Австрийский режиссер сделал первым то, о чем думали многие, – провел зиму 2014-го на острове-фильтре (двадцатикилометровая Лампедуза находится в 113 километрах от Туниса, а потому сюда бегут те, для кого итальянцы уже придумали специальное слово clandestini). После арабской весны, смены власти в Тунисе и Египте, гражданских войн в Ливии и Сирии горлышко фильтра забилось: итальянские рыбаки живут теперь как в стихотворении Пушкина – "тятя, тятя, наши сети притащили мертвеца". Однако то ли Якобу не повезло с фактурой, но его сети не притащили никаких впечатлений и уникальных кадров, кроме нескольких разрозненных сцен, из которых даже видеодневник не склеился.
А вот еще история про место, фильм Виталия Манского "Под солнцем". Все, что было нужно сделать – получить разрешение снимать. Договорились с чучхеистами, что они будут забирать карточку и отсматривать снятое за день. Но поскольку чучхеисты малость перестояли под солнцем, пока технический прогресс шел вперед, мозги их расплавились – и на вторую карточку удалось снять процесс расплавления в действии.
Включая запись без разрешения, Манский снимает фильм о фильме, в то время как эфэсбэшники режиссируют собственный фильм об идеальной корейской семье.
Прием Манского – украсть краденое солнце у крокодила – некоторые критики уже заклеймили безнравственным (ведь глупые эфэсбэшники наверняка лишатся своего места под солнцем в профессиональном и, вероятно, даже бытийном смыслах); однако с тем же успехом можно назвать безнравственным поступок Салтыкова-Щедрина, не щадившего "Отечественных записок" своими текстами, журнал ведь в итоге запретили, а редакторов уволили. "Прежде чем человек познает потребность в культуре, он чувствует потребность в порядке", – сформулировал Муссолини в 1927 году. Культура изначально враждебна тоталитаризму, им нет смысла искать возможность диалога – его просто не существует.

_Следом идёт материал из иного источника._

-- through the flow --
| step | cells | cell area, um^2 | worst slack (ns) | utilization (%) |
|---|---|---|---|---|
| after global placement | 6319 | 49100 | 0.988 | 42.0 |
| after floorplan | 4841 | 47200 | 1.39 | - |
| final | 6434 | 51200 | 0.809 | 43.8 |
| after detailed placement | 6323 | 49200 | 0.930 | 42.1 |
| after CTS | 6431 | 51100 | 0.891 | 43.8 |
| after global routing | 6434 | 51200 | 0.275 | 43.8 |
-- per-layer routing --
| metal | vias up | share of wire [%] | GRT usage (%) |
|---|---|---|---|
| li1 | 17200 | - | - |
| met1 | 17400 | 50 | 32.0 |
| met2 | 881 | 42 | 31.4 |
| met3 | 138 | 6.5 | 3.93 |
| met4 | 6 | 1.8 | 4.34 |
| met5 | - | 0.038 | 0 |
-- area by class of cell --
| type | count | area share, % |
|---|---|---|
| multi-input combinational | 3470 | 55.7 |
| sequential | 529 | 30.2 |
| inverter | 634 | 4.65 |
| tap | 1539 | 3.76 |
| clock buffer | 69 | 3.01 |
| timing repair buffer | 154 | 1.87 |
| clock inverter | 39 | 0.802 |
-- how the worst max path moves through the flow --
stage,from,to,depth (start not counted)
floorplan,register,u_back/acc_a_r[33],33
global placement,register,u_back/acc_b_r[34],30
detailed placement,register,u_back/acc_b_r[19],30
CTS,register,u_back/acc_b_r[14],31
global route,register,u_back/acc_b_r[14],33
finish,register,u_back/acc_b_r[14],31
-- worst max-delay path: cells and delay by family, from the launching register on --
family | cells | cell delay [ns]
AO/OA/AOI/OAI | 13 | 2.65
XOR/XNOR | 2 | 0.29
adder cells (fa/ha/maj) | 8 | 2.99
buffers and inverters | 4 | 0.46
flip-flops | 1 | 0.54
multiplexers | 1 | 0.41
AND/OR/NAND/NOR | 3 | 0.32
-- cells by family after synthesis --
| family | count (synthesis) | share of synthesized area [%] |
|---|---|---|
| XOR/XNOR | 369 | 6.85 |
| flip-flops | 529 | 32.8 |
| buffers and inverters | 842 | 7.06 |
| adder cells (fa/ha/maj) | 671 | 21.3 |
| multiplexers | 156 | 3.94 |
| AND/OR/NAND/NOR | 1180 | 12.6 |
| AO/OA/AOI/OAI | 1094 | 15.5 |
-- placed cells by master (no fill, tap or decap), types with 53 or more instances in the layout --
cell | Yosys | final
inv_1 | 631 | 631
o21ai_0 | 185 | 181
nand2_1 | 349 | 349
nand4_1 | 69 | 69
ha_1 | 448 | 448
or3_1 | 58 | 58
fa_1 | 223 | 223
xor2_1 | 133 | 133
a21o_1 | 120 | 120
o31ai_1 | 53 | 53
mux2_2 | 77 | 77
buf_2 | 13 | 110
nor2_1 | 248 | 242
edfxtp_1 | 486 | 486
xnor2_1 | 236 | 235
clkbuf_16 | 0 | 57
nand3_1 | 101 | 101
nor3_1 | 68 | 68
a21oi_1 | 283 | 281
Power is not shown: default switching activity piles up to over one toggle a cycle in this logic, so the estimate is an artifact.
### src/rtl/pfx_pkg.sv
`timescale 1ns / 1ps

package pfx_pkg;

    localparam int STACK_DEPTH = 32;
    localparam int DEPTH_W     = $clog2(STACK_DEPTH + 1);
    localparam int IDX_W       = $clog2(STACK_DEPTH);
    localparam int DATA_W      = 32;
    localparam int CH_W        = 8;
    localparam int ST_W        = 3;
    localparam int DIV_CNT_W   = $clog2(DATA_W + 1);

    localparam logic [ST_W-1:0] ST_OK      = 3'd0;
    localparam logic [ST_W-1:0] ST_UNDER   = 3'd1;
    localparam logic [ST_W-1:0] ST_OVER    = 3'd2;
    localparam logic [ST_W-1:0] ST_DIVZERO = 3'd3;
    localparam logic [ST_W-1:0] ST_EMPTY   = 3'd4;

    localparam logic [CH_W-1:0] CH_ZERO  = 8'h30;
    localparam logic [CH_W-1:0] CH_NINE  = 8'h39;
    localparam logic [CH_W-1:0] CH_PLUS  = 8'h2B;
    localparam logic [CH_W-1:0] CH_MINUS = 8'h2D;
    localparam logic [CH_W-1:0] CH_MUL   = 8'h2A;
    localparam logic [CH_W-1:0] CH_DIV   = 8'h2F;

    typedef struct packed {
        logic            capture;
        logic            push;
        logic            read_nos;
        logic            pop_write;
        logic            use_div;
        logic            div_start;
        logic            set_err;
        logic [ST_W-1:0] err_code;
        logic            emit;
    } t_cmd;

    typedef struct packed {
        logic is_digit;
        logic is_op;
        logic is_div;
        logic full;
        logic lt2;
        logic rhs_zero;
        logic last;
        logic div_done;
        logic out_busy;
    } t_sts;

endpackage

### src/rtl/postfix_expression_evaluator_core.sv
`timescale 1ns / 1ps
// Channel  Dir  Handshake                        Payload
// s_axis   in   i_s_axis_tvalid/o_s_axis_tready  tdata[7:0] ch, tlast last
// m_axis   out  o_m_axis_tvalid/i_m_axis_tready  tdata[31:0] value, tuser[2:0] status
//
// One character at a time: DECODE, then FIN (+ - * put EXEC between, / EXEC and
// DIV, the one-bit-per-cycle restoring divider, which a zero divisor skips).
// The stack sits in a 32-entry memory with a registered read port.
// Reset (synchronous, active low) empties the stack and clears the error.
// A finished result waits in the output register; a last character stalls
// only while a previous result is still not taken.

module postfix_expression_evaluator_core (
    input  logic                       i_clk,
    input  logic                       i_rst_n,
    input  logic                       i_s_axis_tvalid,
    output logic                       o_s_axis_tready,
    input  logic [7:0]                 i_s_axis_tdata,  // [7:0] ch
    input  logic                       i_s_axis_tlast,
    output logic                       o_m_axis_tvalid,
    input  logic                       i_m_axis_tready,
    output logic [pfx_pkg::DATA_W-1:0] o_m_axis_tdata,  // [31:0] value
    output logic [pfx_pkg::ST_W-1:0]   o_m_axis_tuser   // [2:0] status
);
    import pfx_pkg::*;

    t_cmd cmd;
    t_sts sts;

    pfx_ctrl u_ctrl (
        .i_clk      (i_clk),
        .i_rst_n    (i_rst_n),
        .i_in_valid (i_s_axis_tvalid),
        .o_in_ready (o_s_axis_tready),
        .i_sts      (sts),
        .o_cmd      (cmd)
    );

    pfx_dp u_dp (
        .i_clk        (i_clk),
        .i_rst_n      (i_rst_n),
        .i_cmd        (cmd),
        .o_sts        (sts),
        .i_ch         (i_s_axis_tdata[CH_W-1:0]),
        .i_last       (i_s_axis_tlast),
        .i_out_ready  (i_m_axis_tready),
        .o_out_valid  (o_m_axis_tvalid),
        .o_out_value  (o_m_axis_tdata),
        .o_out_status (o_m_axis_tuser)
    );

endmodule

### src/rtl/pfx_dp.sv
`timescale 1ns / 1ps

module pfx_dp (
    input  logic                       i_clk,
    input  logic                       i_rst_n,
    input  pfx_pkg::t_cmd              i_cmd,
    output pfx_pkg::t_sts              o_sts,
    input  logic [pfx_pkg::CH_W-1:0]   i_ch,
    input  logic                       i_last,
    input  logic                       i_out_ready,
    output logic                       o_out_valid,
    output logic [pfx_pkg::DATA_W-1:0] o_out_value,
    output logic [pfx_pkg::ST_W-1:0]   o_out_status
);
    import pfx_pkg::*;

    logic [DATA_W-1:0]    r_mem [STACK_DEPTH];
    logic [DATA_W-1:0]    r_tos;
    logic [DATA_W-1:0]    r_nos;
    logic [DEPTH_W-1:0]   r_depth;
    logic [ST_W-1:0]      r_err;
    logic [CH_W-1:0]      r_ch;
    logic                 r_last;
    logic                 r_out_valid;
    logic [DATA_W-1:0]    r_out_value;
    logic [ST_W-1:0]      r_out_status;
    logic [DATA_W-1:0]    r_quo;
    logic [DATA_W-1:0]    r_rem;
    logic [DATA_W-1:0]    r_dm;
    logic                 r_neg;
    logic [DIV_CNT_W-1:0] r_div_cnt;

    logic [DEPTH_W-1:0] depth_m2;
    logic [IDX_W-1:0]   nos_idx;
    logic [IDX_W-1:0]   push_idx;
    logic [DATA_W-1:0]  digit_val;
    logic [DATA_W-1:0]  prod;
    logic [DATA_W-1:0]  alu_res;
    logic [DATA_W-1:0]  div_res;
    logic [DATA_W-1:0]  res;
    logic               mem_we;
    logic [IDX_W-1:0]   mem_wa;
    logic [DATA_W-1:0]  mem_wd;
    logic [DATA_W:0]    rem_sh;
    logic [DATA_W:0]    diff;

    assign depth_m2  = r_depth - DEPTH_W'(2);
    assign nos_idx   = depth_m2[IDX_W-1:0];
    assign push_idx  = r_depth[IDX_W-1:0];
    assign digit_val = DATA_W'(r_ch - CH_ZERO);
    assign prod      = r_nos * r_tos;
    assign div_res   = r_neg ? (DATA_W'(0) - r_quo) : r_quo;
    assign res       = i_cmd.use_div ? div_res : alu_res;

    always_comb begin
        case (r_ch)
            CH_PLUS:  alu_res = r_nos + r_tos;
            CH_MINUS: alu_res = r_nos - r_tos;
            CH_MUL:   alu_res = prod;
            default:  alu_res = '0;
        endcase
    end

    assign mem_we = i_cmd.push | i_cmd.pop_write;
    assign mem_wa = i_cmd.push ? push_idx : nos_idx;
    assign mem_wd = i_cmd.push ? digit_val : res;

    always_ff @(posedge i_clk) begin
        if (mem_we) begin
            r_mem[mem_wa] <= mem_wd;
        end
        if (i_cmd.read_nos) begin
            r_nos <= r_mem[nos_idx];
        end
    end

    assign rem_sh = {r_rem, r_quo[DATA_W-1]};
    assign diff   = rem_sh - {1'b0, r_dm};

    always_ff @(posedge i_clk) begin
        if (!i_rst_n) begin
            r_div_cnt <= '0;
        end else if (i_cmd.div_start) begin
            r_div_cnt <= DIV_CNT_W'(DATA_W);
        end else if (r_div_cnt != '0) begin
            r_div_cnt <= r_div_cnt - DIV_CNT_W'(1);
        end
    end

    always_ff @(posedge i_clk) begin
        if (i_cmd.div_start) begin
            r_quo <= r_nos[DATA_W-1] ? (DATA_W'(0) - r_nos) : r_nos;
            r_dm  <= r_tos[DATA_W-1] ? (DATA_W'(0) - r_tos) : r_tos;
            r_rem <= '0;
            r_neg <= r_nos[DATA_W-1] ^ r_tos[DATA_W-1];
        end else if (r_div_cnt != '0) begin
            if (!diff[DATA_W]) begin
                r_rem <= diff[DATA_W-1:0];
                r_quo <= {r_quo[DATA_W-2:0], 1'b1};
            end else begin
                r_rem <= rem_sh[DATA_W-1:0];
                r_quo <= {r_quo[DATA_W-2:0], 1'b0};
            end
        end
    end

    always_ff @(posedge i_clk) begin
        if (i_cmd.capture) begin
            r_ch   <= i_ch;
            r_last <= i_last;
        end
        if (i_cmd.push) begin
            r_tos <= digit_val;
        end else if (i_cmd.pop_write) begin
            r_tos <= res;
        end
    end

    always_ff @(posedge i_clk) begin
        if (!i_rst_n) begin
            r_depth <= '0;
            r_err   <= ST_OK;
        end else if (i_cmd.emit) begin
            r_depth <= '0;
            r_err   <= ST_OK;
        end else begin
            if (i_cmd.push) begin
                r_depth <= r_depth + DEPTH_W'(1);
            end else if (i_cmd.pop_write) begin
                r_depth <= r_depth - DEPTH_W'(1);
            end
            if (i_cmd.set_err && r_err == ST_OK) begin
                r_err <= i_cmd.err_code;
            end
        end
    end

    always_ff @(posedge i_clk) begin
        if (!i_rst_n) begin
            r_out_valid <= 1'b0;
        end else if (i_cmd.emit) begin
            r_out_valid <= 1'b1;
        end else if (i_out_ready) begin
            r_out_valid <= 1'b0;
        end
    end

    always_ff @(posedge i_clk) begin
        if (i_cmd.emit) begin
            r_out_value <= (r_depth != '0) ? r_tos : '0;
            if (r_err != ST_OK) begin
                r_out_status <= r_err;
            end else if (r_depth == '0) begin
                r_out_status <= ST_EMPTY;
            end else begin
                r_out_status <= ST_OK;
            end
        end
    end

    always_comb begin
        o_sts.is_digit = (r_ch >= CH_ZERO) && (r_ch <= CH_NINE);
        o_sts.is_op    = (r_ch == CH_PLUS) || (r_ch == CH_MINUS) ||
                         (r_ch == CH_MUL) || (r_ch == CH_DIV);
        o_sts.is_div   = (r_ch == CH_DIV);
        o_sts.full     = (r_depth == DEPTH_W'(STACK_DEPTH));
        o_sts.lt2      = (r_depth < DEPTH_W'(2));
        o_sts.rhs_zero = (r_tos == '0);
        o_sts.last     = r_last;
        o_sts.div_done = (r_div_cnt == '0);
        o_sts.out_busy = r_out_valid && !i_out_ready;
    end

    assign o_out_valid  = r_out_valid;
    assign o_out_value  = r_out_value;
    assign o_out_status = r_out_status;

endmodule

О "Событии" Сергея Лозницы, еще одном конкурсном фильме фестиваля, уже написали много раз – о его уникальном методе, о сборке из разных частей, о кадре с молодым Путиным на заре молодой России. Как и сто раз написали о "Франкофонии" Александра Сокурова, попадающей сразу в обе категории, это фильм о месте и о времени (полностью он называется "Франкофония. Лувр перед немецкой оккупацией"). Это, наверное, и не документальное кино вовсе – вопрос как всегда в том, где проводить границу
Есть фильмы, требующие места, события, факта, героя или образа. А есть те, которым хватает человека и записывающего устройства. На конфестивале в Лейпциге показывали ленты Джона Смита – человека, живущего в своих документальных фильмах. Или наоборот, это не человек вообще, а фильм с названием "Джон Смит". Человек-фильм ездит по фестивалям и снимает ночью, прямо в гостиничных номерах (есть целая серия под названием "Гостиничные дневники"). Если Джон Смит вышел на балкон отеля в Никосии и увидел на холме световую проекцию турецкого флага – поздравляем, гора, и флаг, вы прошли кастинг и получили главные роли в кино.
Наследник дадаистов и структуралистов, использующий метод интроспекции, Смит ищет связь между образами и словами, пытаясь понять, насколько текст в документальном кино контролирует изображение, поэтому практически во всех своих фильмах говорит за кадром. Рассказывая о своих фильмах, Смит цитирует тезку, Джона Грирсона, пионера британской документалистики: "Документальное кино – это творческое переосмысление реальности. Телевизионный документальный фильм в его худшем воплощении заставляет нас верить рассказанному. Мне же интересны работы, в которых потом хочется спросить, о чем именно рассказали. Предполагающие вовлечение, а не принуждение".